■ SOURCE MATERIAL:
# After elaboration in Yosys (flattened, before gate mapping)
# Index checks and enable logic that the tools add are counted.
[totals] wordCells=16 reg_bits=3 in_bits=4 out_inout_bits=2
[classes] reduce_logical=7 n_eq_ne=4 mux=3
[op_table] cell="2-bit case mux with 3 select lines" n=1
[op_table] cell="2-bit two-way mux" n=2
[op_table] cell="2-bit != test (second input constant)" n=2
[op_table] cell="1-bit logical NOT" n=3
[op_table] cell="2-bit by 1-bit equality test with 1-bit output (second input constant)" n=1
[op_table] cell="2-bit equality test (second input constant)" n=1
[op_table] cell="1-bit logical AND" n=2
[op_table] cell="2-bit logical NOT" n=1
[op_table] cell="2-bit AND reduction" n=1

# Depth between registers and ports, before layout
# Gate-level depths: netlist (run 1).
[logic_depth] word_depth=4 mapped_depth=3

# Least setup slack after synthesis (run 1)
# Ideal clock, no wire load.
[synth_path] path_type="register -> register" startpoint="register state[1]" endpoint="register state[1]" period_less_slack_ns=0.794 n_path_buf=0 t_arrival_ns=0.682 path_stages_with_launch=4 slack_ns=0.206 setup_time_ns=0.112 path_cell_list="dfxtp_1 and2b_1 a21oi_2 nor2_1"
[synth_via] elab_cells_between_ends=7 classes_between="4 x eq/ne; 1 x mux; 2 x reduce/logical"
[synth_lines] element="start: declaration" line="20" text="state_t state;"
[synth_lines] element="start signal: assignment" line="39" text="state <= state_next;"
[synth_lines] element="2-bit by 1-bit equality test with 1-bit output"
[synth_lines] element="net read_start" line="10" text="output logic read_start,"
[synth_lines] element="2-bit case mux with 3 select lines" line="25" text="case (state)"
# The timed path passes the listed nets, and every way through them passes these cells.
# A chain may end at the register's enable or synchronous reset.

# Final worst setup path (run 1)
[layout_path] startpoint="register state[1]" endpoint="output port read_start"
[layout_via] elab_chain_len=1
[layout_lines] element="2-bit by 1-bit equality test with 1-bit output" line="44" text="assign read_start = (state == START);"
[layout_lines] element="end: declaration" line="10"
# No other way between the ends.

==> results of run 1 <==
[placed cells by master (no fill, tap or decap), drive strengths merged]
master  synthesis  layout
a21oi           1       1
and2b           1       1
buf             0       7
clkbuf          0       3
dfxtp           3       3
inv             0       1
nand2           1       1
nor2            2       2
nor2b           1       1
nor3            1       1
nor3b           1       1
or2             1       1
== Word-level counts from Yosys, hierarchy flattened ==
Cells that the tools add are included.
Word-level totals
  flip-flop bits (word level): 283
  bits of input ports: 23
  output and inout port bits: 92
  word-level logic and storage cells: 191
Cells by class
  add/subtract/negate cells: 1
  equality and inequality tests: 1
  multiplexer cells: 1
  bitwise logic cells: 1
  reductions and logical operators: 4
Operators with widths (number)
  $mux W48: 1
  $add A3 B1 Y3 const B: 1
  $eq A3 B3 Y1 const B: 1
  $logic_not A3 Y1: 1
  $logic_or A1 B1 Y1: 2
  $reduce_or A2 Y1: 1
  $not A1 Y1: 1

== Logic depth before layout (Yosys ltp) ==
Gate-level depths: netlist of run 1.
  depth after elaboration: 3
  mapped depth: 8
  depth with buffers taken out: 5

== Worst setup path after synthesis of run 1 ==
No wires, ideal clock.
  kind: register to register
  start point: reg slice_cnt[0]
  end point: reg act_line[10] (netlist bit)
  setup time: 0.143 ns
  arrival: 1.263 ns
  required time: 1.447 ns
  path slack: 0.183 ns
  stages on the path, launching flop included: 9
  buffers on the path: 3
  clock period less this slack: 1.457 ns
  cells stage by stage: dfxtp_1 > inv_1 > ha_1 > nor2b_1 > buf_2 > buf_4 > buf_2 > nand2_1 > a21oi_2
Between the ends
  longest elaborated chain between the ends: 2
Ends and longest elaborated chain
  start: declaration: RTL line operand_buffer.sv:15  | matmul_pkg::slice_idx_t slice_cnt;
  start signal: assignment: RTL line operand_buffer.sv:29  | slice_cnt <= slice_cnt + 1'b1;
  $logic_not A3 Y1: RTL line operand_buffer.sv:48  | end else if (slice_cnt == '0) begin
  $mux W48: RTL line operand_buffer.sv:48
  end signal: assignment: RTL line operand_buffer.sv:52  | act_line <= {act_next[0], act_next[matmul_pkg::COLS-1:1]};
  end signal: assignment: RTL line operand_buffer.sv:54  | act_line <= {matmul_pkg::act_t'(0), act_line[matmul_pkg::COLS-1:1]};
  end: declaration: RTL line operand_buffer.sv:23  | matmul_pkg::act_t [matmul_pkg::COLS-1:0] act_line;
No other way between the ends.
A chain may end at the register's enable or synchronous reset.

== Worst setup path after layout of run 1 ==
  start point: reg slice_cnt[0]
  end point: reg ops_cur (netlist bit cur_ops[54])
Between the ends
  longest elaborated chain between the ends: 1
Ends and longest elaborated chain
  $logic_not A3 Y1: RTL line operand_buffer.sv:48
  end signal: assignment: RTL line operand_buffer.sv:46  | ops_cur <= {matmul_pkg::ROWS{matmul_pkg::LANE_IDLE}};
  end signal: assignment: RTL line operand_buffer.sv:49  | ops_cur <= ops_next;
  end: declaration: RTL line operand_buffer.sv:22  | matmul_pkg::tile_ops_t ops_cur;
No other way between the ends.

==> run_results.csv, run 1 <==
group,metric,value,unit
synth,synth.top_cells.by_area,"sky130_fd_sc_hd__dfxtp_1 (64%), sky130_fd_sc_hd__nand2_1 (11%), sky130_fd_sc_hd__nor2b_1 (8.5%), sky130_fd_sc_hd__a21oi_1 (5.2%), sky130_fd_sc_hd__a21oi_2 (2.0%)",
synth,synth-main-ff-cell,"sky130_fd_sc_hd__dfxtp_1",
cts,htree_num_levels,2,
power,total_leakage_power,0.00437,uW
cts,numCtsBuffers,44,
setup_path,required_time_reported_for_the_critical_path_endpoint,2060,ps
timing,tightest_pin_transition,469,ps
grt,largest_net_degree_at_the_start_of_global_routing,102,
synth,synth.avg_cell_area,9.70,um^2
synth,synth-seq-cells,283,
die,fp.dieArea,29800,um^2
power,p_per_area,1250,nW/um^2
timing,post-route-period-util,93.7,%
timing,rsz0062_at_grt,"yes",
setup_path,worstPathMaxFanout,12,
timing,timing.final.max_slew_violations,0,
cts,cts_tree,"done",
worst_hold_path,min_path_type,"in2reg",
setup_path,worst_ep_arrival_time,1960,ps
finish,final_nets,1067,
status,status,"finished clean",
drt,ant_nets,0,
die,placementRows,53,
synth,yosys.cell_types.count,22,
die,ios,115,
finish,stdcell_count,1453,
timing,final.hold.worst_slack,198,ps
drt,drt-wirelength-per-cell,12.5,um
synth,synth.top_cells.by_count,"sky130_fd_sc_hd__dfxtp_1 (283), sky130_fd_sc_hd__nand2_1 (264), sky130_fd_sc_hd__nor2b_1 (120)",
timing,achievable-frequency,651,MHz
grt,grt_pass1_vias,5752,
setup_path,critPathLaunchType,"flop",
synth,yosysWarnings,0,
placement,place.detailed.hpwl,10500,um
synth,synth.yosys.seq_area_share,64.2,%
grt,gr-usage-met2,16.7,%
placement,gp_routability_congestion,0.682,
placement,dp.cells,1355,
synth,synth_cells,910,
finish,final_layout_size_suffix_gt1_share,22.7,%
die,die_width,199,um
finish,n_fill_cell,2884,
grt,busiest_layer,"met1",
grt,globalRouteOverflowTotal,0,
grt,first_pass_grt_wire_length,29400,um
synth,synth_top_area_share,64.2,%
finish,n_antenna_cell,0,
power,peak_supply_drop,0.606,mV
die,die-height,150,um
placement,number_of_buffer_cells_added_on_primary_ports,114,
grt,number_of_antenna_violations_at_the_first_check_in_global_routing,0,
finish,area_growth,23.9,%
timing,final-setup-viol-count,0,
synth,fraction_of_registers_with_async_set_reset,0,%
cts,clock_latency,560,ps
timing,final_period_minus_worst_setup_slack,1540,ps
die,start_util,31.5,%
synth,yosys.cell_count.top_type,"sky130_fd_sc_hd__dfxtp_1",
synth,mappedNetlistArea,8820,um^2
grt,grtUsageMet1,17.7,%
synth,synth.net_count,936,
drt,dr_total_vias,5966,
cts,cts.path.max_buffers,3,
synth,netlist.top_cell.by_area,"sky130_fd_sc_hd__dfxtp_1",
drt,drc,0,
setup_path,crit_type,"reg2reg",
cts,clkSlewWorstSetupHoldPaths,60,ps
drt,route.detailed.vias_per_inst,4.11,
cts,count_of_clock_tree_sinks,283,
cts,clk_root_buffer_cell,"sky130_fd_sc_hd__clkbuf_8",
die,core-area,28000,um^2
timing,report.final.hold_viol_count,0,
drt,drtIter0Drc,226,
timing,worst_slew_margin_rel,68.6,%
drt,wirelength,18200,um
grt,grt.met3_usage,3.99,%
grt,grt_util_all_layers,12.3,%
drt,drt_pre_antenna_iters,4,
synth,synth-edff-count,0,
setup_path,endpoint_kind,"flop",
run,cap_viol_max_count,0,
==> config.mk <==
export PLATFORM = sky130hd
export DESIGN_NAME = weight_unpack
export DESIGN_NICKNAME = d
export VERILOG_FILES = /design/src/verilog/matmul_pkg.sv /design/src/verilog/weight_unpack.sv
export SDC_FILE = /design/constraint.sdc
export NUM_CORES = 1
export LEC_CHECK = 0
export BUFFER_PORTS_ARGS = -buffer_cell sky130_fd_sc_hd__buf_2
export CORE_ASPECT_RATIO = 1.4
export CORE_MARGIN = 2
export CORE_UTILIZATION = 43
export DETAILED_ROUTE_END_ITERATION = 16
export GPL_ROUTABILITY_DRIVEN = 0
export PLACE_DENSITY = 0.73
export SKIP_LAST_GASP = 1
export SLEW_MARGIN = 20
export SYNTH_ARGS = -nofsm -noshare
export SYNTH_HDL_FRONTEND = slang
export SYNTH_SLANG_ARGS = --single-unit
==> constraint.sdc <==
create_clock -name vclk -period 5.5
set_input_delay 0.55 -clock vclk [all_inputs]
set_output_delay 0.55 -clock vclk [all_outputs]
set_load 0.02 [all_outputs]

■ WORK INSTRUCTIONS: List all lines above in which the string "that" appears.

■ TASK OUTPUT:
# Index checks and enable logic that the tools add are counted.
Cells that the tools add are included.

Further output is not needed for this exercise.